Yeah - your initial formula is correct. But I must admit that it could do with some explanations. I looked at it (briefly, I'll admit) and could not see what it all meant, or what the idea behind the factors and numbers were. And when I saw that p(i)=0 for i=8 I just disregarded the whole thing and wrote up my (wrong) ideas. (now I get it, and that p(8)=0 is perfectly fine. It's the probability of getting 20 sages in a row with eight(!) paths missing - zero of cause.)

The alternating signs are introduced when probabilities of non-independent events are added.

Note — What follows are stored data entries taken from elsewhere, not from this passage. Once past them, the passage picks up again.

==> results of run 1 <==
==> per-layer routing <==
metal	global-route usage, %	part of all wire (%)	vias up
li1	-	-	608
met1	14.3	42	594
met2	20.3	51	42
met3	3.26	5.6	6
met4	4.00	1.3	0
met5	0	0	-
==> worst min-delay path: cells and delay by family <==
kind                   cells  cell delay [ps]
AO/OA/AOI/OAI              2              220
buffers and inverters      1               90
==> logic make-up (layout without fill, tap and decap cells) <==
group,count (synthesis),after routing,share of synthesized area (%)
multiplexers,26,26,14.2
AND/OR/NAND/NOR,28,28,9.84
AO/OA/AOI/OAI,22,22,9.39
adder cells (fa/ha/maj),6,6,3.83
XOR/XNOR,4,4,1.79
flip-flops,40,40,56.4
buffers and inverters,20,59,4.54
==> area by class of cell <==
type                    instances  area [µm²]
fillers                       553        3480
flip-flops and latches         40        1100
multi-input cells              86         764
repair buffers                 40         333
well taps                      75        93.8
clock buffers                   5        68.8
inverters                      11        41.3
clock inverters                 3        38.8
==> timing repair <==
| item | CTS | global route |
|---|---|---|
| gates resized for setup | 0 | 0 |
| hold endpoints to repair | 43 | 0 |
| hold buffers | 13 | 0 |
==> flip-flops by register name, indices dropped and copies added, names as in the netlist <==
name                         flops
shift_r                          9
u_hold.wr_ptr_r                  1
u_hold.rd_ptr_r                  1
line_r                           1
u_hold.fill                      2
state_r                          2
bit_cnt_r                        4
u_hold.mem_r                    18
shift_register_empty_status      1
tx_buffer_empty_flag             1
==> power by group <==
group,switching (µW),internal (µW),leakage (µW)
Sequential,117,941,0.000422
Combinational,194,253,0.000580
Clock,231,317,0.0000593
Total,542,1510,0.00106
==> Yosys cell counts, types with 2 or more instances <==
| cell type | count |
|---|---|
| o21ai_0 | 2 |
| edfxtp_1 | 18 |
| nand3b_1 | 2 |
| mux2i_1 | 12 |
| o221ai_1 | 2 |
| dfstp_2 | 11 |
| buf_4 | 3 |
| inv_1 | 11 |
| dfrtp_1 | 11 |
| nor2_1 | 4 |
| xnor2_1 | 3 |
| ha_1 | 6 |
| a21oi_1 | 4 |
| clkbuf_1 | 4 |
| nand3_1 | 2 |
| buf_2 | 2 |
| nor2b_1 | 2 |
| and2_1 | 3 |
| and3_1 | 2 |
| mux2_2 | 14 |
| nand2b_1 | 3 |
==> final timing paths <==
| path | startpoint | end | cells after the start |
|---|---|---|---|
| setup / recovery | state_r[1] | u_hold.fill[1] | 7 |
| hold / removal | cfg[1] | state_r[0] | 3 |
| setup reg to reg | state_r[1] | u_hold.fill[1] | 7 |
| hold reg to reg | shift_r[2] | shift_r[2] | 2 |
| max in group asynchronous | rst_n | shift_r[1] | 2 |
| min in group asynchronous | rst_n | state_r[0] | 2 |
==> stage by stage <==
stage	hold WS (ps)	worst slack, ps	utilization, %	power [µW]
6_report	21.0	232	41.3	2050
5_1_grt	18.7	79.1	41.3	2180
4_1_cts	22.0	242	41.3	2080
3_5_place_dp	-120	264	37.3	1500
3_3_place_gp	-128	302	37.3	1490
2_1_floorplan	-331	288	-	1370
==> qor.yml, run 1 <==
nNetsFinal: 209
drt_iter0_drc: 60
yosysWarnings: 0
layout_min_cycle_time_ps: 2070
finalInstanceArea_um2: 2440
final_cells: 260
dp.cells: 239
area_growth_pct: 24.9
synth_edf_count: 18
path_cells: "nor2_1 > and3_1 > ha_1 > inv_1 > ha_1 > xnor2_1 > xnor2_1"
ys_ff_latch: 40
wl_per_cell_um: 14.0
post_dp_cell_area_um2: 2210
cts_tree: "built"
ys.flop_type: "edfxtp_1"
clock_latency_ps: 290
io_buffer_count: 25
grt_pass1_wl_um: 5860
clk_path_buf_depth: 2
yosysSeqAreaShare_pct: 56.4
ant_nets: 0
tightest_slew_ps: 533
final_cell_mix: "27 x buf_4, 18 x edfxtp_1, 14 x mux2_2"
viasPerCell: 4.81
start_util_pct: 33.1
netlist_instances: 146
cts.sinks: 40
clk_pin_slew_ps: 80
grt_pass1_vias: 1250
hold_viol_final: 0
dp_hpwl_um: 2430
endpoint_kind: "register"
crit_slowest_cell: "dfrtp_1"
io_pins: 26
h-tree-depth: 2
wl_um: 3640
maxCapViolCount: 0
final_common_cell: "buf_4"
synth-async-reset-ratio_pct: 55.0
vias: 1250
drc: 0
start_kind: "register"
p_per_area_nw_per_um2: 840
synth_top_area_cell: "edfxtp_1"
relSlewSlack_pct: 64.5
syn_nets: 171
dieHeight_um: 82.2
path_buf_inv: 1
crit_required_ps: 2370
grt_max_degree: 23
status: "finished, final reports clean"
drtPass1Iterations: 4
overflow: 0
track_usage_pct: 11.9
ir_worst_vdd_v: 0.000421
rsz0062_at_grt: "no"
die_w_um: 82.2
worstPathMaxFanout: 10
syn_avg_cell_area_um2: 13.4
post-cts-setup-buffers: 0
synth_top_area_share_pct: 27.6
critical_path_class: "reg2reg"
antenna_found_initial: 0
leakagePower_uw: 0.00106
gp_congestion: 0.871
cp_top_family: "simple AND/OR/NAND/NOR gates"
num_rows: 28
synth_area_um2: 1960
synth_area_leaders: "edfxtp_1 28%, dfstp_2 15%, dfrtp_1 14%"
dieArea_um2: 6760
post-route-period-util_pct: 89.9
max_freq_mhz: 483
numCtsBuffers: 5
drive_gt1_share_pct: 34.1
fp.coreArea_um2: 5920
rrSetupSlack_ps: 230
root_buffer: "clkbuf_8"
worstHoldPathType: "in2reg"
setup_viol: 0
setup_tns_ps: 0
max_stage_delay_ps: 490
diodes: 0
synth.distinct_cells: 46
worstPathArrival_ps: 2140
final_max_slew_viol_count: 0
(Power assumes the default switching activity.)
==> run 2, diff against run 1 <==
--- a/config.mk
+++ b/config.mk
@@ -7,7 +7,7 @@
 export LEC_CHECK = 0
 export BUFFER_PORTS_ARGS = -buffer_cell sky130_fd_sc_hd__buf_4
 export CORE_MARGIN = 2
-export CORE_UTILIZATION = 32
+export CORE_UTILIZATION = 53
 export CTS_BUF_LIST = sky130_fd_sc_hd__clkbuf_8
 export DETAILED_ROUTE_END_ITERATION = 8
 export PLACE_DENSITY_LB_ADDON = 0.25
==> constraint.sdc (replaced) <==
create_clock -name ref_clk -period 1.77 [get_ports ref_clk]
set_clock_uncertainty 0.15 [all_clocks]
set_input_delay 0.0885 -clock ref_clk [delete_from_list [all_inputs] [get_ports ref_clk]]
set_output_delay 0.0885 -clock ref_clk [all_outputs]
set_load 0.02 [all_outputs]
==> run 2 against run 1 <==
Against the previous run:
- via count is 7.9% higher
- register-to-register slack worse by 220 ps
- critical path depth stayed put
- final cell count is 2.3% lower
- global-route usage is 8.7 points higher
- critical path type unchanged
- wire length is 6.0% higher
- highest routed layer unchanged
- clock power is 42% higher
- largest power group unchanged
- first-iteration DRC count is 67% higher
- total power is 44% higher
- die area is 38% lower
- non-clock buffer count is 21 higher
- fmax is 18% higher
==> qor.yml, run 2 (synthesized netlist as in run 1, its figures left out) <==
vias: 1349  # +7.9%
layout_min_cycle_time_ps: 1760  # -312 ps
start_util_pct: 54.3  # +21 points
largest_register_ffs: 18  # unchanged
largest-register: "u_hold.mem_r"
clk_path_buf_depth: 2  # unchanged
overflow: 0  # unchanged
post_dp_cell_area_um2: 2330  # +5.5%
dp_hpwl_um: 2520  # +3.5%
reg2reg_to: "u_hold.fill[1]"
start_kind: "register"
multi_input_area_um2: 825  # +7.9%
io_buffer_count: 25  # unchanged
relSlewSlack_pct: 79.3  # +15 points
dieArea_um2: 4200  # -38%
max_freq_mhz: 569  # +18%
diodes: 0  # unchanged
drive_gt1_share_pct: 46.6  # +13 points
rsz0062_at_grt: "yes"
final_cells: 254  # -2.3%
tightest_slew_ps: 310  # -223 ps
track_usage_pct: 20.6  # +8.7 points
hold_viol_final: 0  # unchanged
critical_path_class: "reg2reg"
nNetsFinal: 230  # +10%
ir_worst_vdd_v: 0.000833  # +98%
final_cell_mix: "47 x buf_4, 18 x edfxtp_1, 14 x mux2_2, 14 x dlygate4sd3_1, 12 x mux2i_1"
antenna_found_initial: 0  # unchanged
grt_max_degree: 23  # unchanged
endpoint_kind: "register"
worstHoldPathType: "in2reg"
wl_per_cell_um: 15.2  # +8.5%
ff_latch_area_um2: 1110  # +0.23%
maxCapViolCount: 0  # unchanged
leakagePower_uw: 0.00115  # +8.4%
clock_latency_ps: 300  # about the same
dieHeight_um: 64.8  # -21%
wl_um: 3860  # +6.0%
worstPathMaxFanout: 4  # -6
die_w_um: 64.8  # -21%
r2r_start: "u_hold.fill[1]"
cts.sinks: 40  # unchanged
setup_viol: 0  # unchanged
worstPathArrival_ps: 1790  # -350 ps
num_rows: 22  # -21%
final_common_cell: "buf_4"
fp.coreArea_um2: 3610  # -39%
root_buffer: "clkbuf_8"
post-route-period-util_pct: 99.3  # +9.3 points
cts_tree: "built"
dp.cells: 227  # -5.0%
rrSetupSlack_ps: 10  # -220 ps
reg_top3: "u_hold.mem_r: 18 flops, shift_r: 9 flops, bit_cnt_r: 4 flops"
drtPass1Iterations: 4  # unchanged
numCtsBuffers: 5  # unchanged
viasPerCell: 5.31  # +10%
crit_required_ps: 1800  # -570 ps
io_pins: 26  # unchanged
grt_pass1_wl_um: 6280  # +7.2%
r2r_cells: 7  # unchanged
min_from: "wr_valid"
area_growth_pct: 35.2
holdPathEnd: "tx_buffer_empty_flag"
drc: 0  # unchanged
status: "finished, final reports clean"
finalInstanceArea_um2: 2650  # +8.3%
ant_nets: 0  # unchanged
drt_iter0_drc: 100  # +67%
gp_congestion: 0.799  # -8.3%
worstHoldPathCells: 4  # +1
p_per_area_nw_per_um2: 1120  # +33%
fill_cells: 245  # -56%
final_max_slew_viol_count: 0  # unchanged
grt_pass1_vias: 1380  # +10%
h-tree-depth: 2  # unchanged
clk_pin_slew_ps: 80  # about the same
[config.mk]
export PLATFORM = sky130hd
export DESIGN_NAME = dmr_register_map
export DESIGN_NICKNAME = d
export VERILOG_FILES = /design/src/dmr_pkg.sv /design/src/dmr_register_map.sv
export VERILOG_INCLUDE_DIRS = /design/src
export SDC_FILE = /design/constraint.sdc
export NUM_CORES = 1
export LEC_CHECK = 0
export ABC_AREA = 1
export BUFFER_PORTS_ARGS = -buffer_cell sky130_fd_sc_hd__buf_2
export CORE_AREA = 2 2 179 181
export CTS_CLUSTER_DIAMETER = 40
export DETAILED_ROUTE_END_ITERATION = 10
export DIE_AREA = 0 0 181 183
export GPL_TIMING_DRIVEN = 0
export HOLD_SLACK_MARGIN = 0.1
export PLACE_DENSITY_LB_ADDON = 0.12
export SLEW_MARGIN = 0
export SYNTH_ARGS = -nofsm -noshare
export SYNTH_HDL_FRONTEND = slang
export SYNTH_SLANG_ARGS = --single-unit
[constraint.sdc]
create_clock -name mclk -period 5.7 [get_ports mclk]
set_input_delay 0.855 -clock mclk [delete_from_list [all_inputs] [get_ports mclk]]
set_output_delay 0.855 -clock mclk [all_outputs]
set_load 0.03 [all_outputs]
[src/dmr_defs.svh]
// dmr_defs.svh: offsets, field positions, codes and limits of the drive monitor register bank
// assumes: included by dmr_register_map.sv by bare name
`ifndef DMR_DEFS_SVH
`define DMR_DEFS_SVH

// register offsets
`define DMR_A_AO2        16'h200E
`define DMR_A_STATE      16'h2100
`define DMR_A_FLAGS      16'h2101
`define DMR_A_FAULT      16'h2102
`define DMR_A_FREQ_ACT   16'h3000
`define DMR_A_FREQ_SET   16'h3001
`define DMR_A_VBUS       16'h3002
`define DMR_A_VOUT       16'h3003
`define DMR_A_IOUT       16'h3004
`define DMR_A_SPEED      16'h3005
`define DMR_A_POWER      16'h3006
`define DMR_A_TORQUE     16'h3007
`define DMR_A_LOOP_REF   16'h3008
`define DMR_A_LOOP_FB    16'h3009
`define DMR_A_IN_MASK    16'h300A
`define DMR_A_OUT_MASK   16'h300B
`define DMR_A_AIN1       16'h300C
`define DMR_A_AIN2       16'h300D
`define DMR_A_AIN3       16'h300E
`define DMR_A_AIN4       16'h300F
`define DMR_A_PULSE1     16'h3010
`define DMR_A_PULSE2     16'h3011
`define DMR_A_STEP       16'h3012
`define DMR_A_LENGTH     16'h3013
`define DMR_A_COUNT      16'h3014
`define DMR_A_TQ_REF     16'h3015
`define DMR_A_IDENT      16'h3016
`define DMR_A_FAULT_REC  16'h5000

// second status word field positions
`define DMR_F_READY      0
`define DMR_F_MOTOR      1
`define DMR_F_SYNC       3
`define DMR_F_OVL        4
`define DMR_F_SRC        5
`define DMR_F_TORQUE     8
`define DMR_F_POS        9
`define DMR_F_METHOD     10

// function and exception codes
`define DMR_FC_READ      8'h03
`define DMR_FC_WRITE     8'h06
`define DMR_FC_EXC       8'h80
`define DMR_EC_FUNC      8'h01
`define DMR_EC_ADDR      8'h02
`define DMR_EC_VALUE     8'h04
`define DMR_EC_RO        8'h07

// scaling, limits and reset values
`define DMR_AO_FS        1000
`define DMR_SCALE_1DP    10
`define DMR_VBUS_MAX     16'h4E20
`define DMR_STEP_MAX     16'h000F
`define DMR_AO2_RST      16'h0000
`define DMR_IDENT_RST    16'h0A5A

`endif

[src/dmr_pkg.sv]
// dmr_pkg.sv: types shared by the drive monitor register bank
// assumes: enum codes are written out here, not taken from dmr_defs.svh
`default_nettype none
package dmr_pkg;
	// drive run state reported in the first status word
	typedef enum logic [2:0] {
		DMR_RUN_FWD   = 3'h1,
		DMR_RUN_REV   = 3'h2,
		DMR_STOPPED   = 3'h3,
		DMR_FAULTY    = 3'h4,
		DMR_POWER_OFF = 3'h5,
		DMR_PRE_EXC   = 3'h6
	} dmr_run_state_t;

	// command source field of the second status word
	typedef enum logic [1:0] {
		DMR_SRC_KEYPAD   = 2'h0,
		DMR_SRC_TERMINAL = 2'h1,
		DMR_SRC_COMM     = 2'h2
	} dmr_cmd_src_t;
endpackage
`default_nettype wire

[src/dmr_register_map.sv]
// dmr_register_map.sv: register bank behind the drive's fieldbus slave
// assumes: a frame decoder on mclk presents one register request per req_valid pulse,
// drive core values arrive on mclk, input terminals arrive straight from pins
`include "dmr_defs.svh"
`timescale 1ns/100ps
`default_nettype none

module dmr_register_map #(
	parameter int          AO_FULL_SCALE = `DMR_AO_FS,
	parameter int          AO_SCALE      = `DMR_SCALE_1DP,
	// identity value is arbitrary
	parameter logic [15:0] IDENT_CODE    = `DMR_IDENT_RST
) (
	// clock and reset
	input  wire logic                    mclk,
	input  wire logic                    reset,
	// register request from frame decoder
	input  wire logic                    req_valid,
	input  wire logic [7:0]              req_func,
	input  wire logic [15:0]             req_addr,
	input  wire logic [15:0]             req_wdata,
	// register response to frame encoder
	output logic                         rsp_valid_ff,
	output logic [7:0]                   rsp_func_ff,
	output logic [15:0]                  rsp_data_ff,
	output logic                         rsp_exc_ff,
	output logic [7:0]                   rsp_code_ff,
	// drive state
	input  wire dmr_pkg::dmr_run_state_t run_state,
	input  wire logic                    drive_ready,
	input  wire logic [1:0]              motor_select,
	input  wire logic                    sync_machine,
	input  wire logic                    overload_alarm,
	input  wire dmr_pkg::dmr_cmd_src_t   cmd_source,
	input  wire logic                    torque_mode,
	input  wire logic                    position_mode,
	input  wire logic [1:0]              control_method,
	input  wire logic [15:0]             fault_number,
	input  wire logic [15:0]             fault_history,
	// monitored values, scaled integers
	input  wire logic [15:0]             freq_actual,
	input  wire logic [15:0]             freq_target,
	input  wire logic [15:0]             dc_link_volts,
	input  wire logic [15:0]             motor_volts,
	input  wire logic [15:0]             motor_amps,
	input  wire logic [15:0]             shaft_rpm,
	input  wire logic signed [15:0]      power_pct,
	input  wire logic signed [15:0]      torque_pct,
	input  wire logic signed [15:0]      loop_ref_pct,
	input  wire logic signed [15:0]      loop_meas_pct,
	input  wire logic [15:0]             ain_one,
	input  wire logic [15:0]             ain_two,
	input  wire logic signed [15:0]      ain_three,
	input  wire logic signed [15:0]      ain_four,
	input  wire logic [15:0]             pulse_a_rate,
	input  wire logic [15:0]             pulse_b_rate,
	input  wire logic [3:0]              speed_step,
	input  wire logic [15:0]             length_count,
	input  wire logic [15:0]             event_count,
	input  wire logic signed [15:0]      torque_ref_pct,
	// terminals
	input  wire logic [5:0]              input_terminal_pins,
	input  wire logic [3:0]              output_terminal_state,
	// analog output source selection
	input  wire logic                    ao_two_src_comm,
	// analog output two, stored setpoint and applied setting
	output logic signed [15:0]           ao_two_setpoint_ff,
	output logic signed [7:0]            ao_two_pct_ff
);

	generate
		if (AO_FULL_SCALE <= 0 || AO_FULL_SCALE > 32767) begin : g_bad_fs
			$error("dmr_register_map: analog output full scale out of range");
		end
		if (AO_SCALE <= 0) begin : g_bad_scale
			$error("dmr_register_map: analog output scale must be positive");
		end else if (AO_FULL_SCALE / AO_SCALE > 127) begin : g_bad_pct
			$error("dmr_register_map: applied output exceeds eight bits");
		end
	endgenerate

	localparam logic signed [15:0] AO_MAX = 16'(AO_FULL_SCALE);
	localparam logic signed [15:0] AO_MIN = -16'(AO_FULL_SCALE);
	localparam logic signed [15:0] AO_DIV = 16'(AO_SCALE);

	// terminal pin synchronisers
	logic [5:0]  term_s1_ff;
	logic [5:0]  term_s2_ff;
	logic [5:0]  term_s3_ff;
	logic [5:0]  term_state_ff;

	// decode results
	logic [15:0] flags_word;
	logic [15:0] vbus_clamped;
	logic [15:0] step_clamped;
	logic [15:0] rd_data;
	logic        rd_hit;
	logic        wr_ok;
	logic        wr_range_ok;
	logic        is_read;
	logic        is_write;
	logic [7:0]  nxt_code;
	logic        nxt_exc;
	logic [15:0] nxt_data;
	logic signed [15:0] nxt_ao_setpoint;
	logic signed [7:0]  nxt_ao_pct;

	// three-stage sync, change taken once stages two and three agree
	genvar gi;
	generate
		for (gi = 0; gi < 6; gi++) begin : g_term
			always_ff @(posedge mclk) begin
				if (reset) begin
					term_s1_ff[gi]    <= 1'b0;
					term_s2_ff[gi]    <= 1'b0;
					term_s3_ff[gi]    <= 1'b0;
					term_state_ff[gi] <= 1'b0;
				end else begin
					term_s1_ff[gi] <= input_terminal_pins[gi];
					term_s2_ff[gi] <= term_s1_ff[gi];
					term_s3_ff[gi] <= term_s2_ff[gi];
					if (term_s2_ff[gi] == term_s3_ff[gi]) begin
						term_state_ff[gi] <= term_s3_ff[gi];
					end
				end
			end
		end
	endgenerate

	// second status word assembly
	always_comb begin
		flags_word = 16'h0000;
		flags_word[`DMR_F_READY] = drive_ready;
		flags_word[`DMR_F_MOTOR +: 2] = motor_select;
		flags_word[`DMR_F_SYNC] = sync_machine;
		flags_word[`DMR_F_OVL] = overload_alarm;
		flags_word[`DMR_F_SRC +: 2] = cmd_source;
		flags_word[`DMR_F_TORQUE] = torque_mode;
		flags_word[`DMR_F_POS] = position_mode;
		flags_word[`DMR_F_METHOD +: 2] = control_method;
	end

	always_comb begin
		if (dc_link_volts > `DMR_VBUS_MAX) begin
			vbus_clamped = `DMR_VBUS_MAX;
		end else begin
			vbus_clamped = dc_link_volts;
		end
	end

	always_comb begin
		step_clamped = {12'h000, speed_step};
		if (step_clamped > `DMR_STEP_MAX) begin
			step_clamped = `DMR_STEP_MAX;
		end
	end

	// read decode
	always_comb begin
		rd_hit  = 1'b1;
		rd_data = 16'h0000;
		case (req_addr)
			`DMR_A_AO2:       rd_data = ao_two_setpoint_ff;
			`DMR_A_STATE:     rd_data = {13'h0000, run_state};
			`DMR_A_FLAGS:     rd_data = flags_word;
			`DMR_A_FAULT:     rd_data = fault_number;
			`DMR_A_FREQ_ACT:  rd_data = freq_actual;
			`DMR_A_FREQ_SET:  rd_data = freq_target;
			`DMR_A_VBUS:      rd_data = vbus_clamped;
			`DMR_A_VOUT:      rd_data = motor_volts;
			`DMR_A_IOUT:      rd_data = motor_amps;
			`DMR_A_SPEED:     rd_data = shaft_rpm;
			`DMR_A_POWER:     rd_data = power_pct;
			`DMR_A_TORQUE:    rd_data = torque_pct;
			`DMR_A_LOOP_REF:  rd_data = loop_ref_pct;
			`DMR_A_LOOP_FB:   rd_data = loop_meas_pct;
			`DMR_A_IN_MASK:   rd_data = {10'h000, term_state_ff};
			`DMR_A_OUT_MASK:  rd_data = {12'h000, output_terminal_state};
			`DMR_A_AIN1:      rd_data = ain_one;
			`DMR_A_AIN2:      rd_data = ain_two;
			`DMR_A_AIN3:      rd_data = ain_three;
			`DMR_A_AIN4:      rd_data = ain_four;
			`DMR_A_PULSE1:    rd_data = pulse_a_rate;
			`DMR_A_PULSE2:    rd_data = pulse_b_rate;
			`DMR_A_STEP:      rd_data = step_clamped;
			`DMR_A_LENGTH:    rd_data = length_count;
			`DMR_A_COUNT:     rd_data = event_count;
			`DMR_A_TQ_REF:    rd_data = torque_ref_pct;
			`DMR_A_IDENT:     rd_data = IDENT_CODE;
			`DMR_A_FAULT_REC: rd_data = fault_history;
			default: begin
				rd_hit = 1'b0;
			end
		endcase
	end

	// write decode
	always_comb begin
		wr_ok       = (req_addr == `DMR_A_AO2);
		wr_range_ok = ($signed(req_wdata) <= AO_MAX) && ($signed(req_wdata) >= AO_MIN);
	end

	always_comb begin
		is_read  = (req_func == `DMR_FC_READ);
		is_write = (req_func == `DMR_FC_WRITE);
	end

	// response selection
	always_comb begin
		nxt_exc  = 1'b0;
		nxt_code = 8'h00;
		nxt_data = 16'h0000;
		if (is_read) begin
			if (rd_hit) begin
				nxt_data = rd_data;
			end else begin
				nxt_exc  = 1'b1;
				nxt_code = `DMR_EC_ADDR;
			end
		end else if (is_write) begin
			if (wr_ok && wr_range_ok) begin
				// single-register write echoes the data
				nxt_data = req_wdata;
			end else if (wr_ok) begin
				nxt_exc  = 1'b1;
				nxt_code = `DMR_EC_VALUE;
			end else if (rd_hit) begin
				nxt_exc  = 1'b1;
				nxt_code = `DMR_EC_RO;
			end else begin
				nxt_exc  = 1'b1;
				nxt_code = `DMR_EC_ADDR;
			end
		end else begin
			nxt_exc  = 1'b1;
			nxt_code = `DMR_EC_FUNC;
		end
	end

	// response valid, one cycle per request
	always_ff @(posedge mclk) begin
		if (reset) begin
			rsp_valid_ff <= 1'b0;
		end else begin
			rsp_valid_ff <= req_valid;
		end
	end

	// echoed function code, top bit marks an exception
	always_ff @(posedge mclk) begin
		if (reset) begin
			rsp_func_ff <= 8'h00;
		end else if (req_valid) begin
			rsp_func_ff <= nxt_exc ? (req_func | `DMR_FC_EXC) : req_func;
		end
	end

	// response data, held until the next answer
	always_ff @(posedge mclk) begin
		if (reset) begin
			rsp_data_ff <= 16'h0000;
		end else if (req_valid) begin
			rsp_data_ff <= nxt_data;
		end
	end

	// exception flag and code
	always_ff @(posedge mclk) begin
		if (reset) begin
			rsp_exc_ff  <= 1'b0;
			rsp_code_ff <= 8'h00;
		end else if (req_valid) begin
			rsp_exc_ff  <= nxt_exc;
			rsp_code_ff <= nxt_code;
		end
	end

	always_comb begin
		if (req_valid && is_write && wr_ok && wr_range_ok) begin
			nxt_ao_setpoint = req_wdata;
		end else begin
			nxt_ao_setpoint = ao_two_setpoint_ff;
		end
	end

	// stored setpoint register
	always_ff @(posedge mclk) begin
		if (reset) begin
			ao_two_setpoint_ff <= `DMR_AO2_RST;
		end else begin
			ao_two_setpoint_ff <= nxt_ao_setpoint;
		end
	end

	// applied only under comm source, scaled down
	always_comb begin
		if (ao_two_src_comm) begin
			nxt_ao_pct = 8'(ao_two_setpoint_ff / AO_DIV);
		end else begin
			nxt_ao_pct = 8'h00;
		end
	end

	// applied setting register
	always_ff @(posedge mclk) begin
		if (reset) begin
			ao_two_pct_ff <= 8'h00;
		end else begin
			ao_two_pct_ff <= nxt_ao_pct;
		end
	end

endmodule
`default_nettype wire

Same as when non-disjoint sets are unified:

U(A,B) = A + B - I(A,B)
U: unified
I: intersection (written as an upside-down "U")

With 3 sets A,B, and C you get:
U(A,B,C) = A + B + C - I(A,B) - I(A,C) - I(B,C) + I(A,B,C)

With 8:
U(all eight) = A + B + ... + H - I(all with two) + I(all with three) - I(all with four) and so on with plus and minus alternating between the groups of intersections.

One of the ones in the group called I(all with four) could be: I(A,B,C,D) or I(A,B,D,F) or ... well anyone with four letters

- - - - we'll use the above stuff now - - - -

"A" above could mean no FIRE pick in 20 sages in a row. "B" no AIR and so on.

Then U(A,B,C,D,E,F,G,H) is all the sets that can be constructed with 20 sages where any one path is missing.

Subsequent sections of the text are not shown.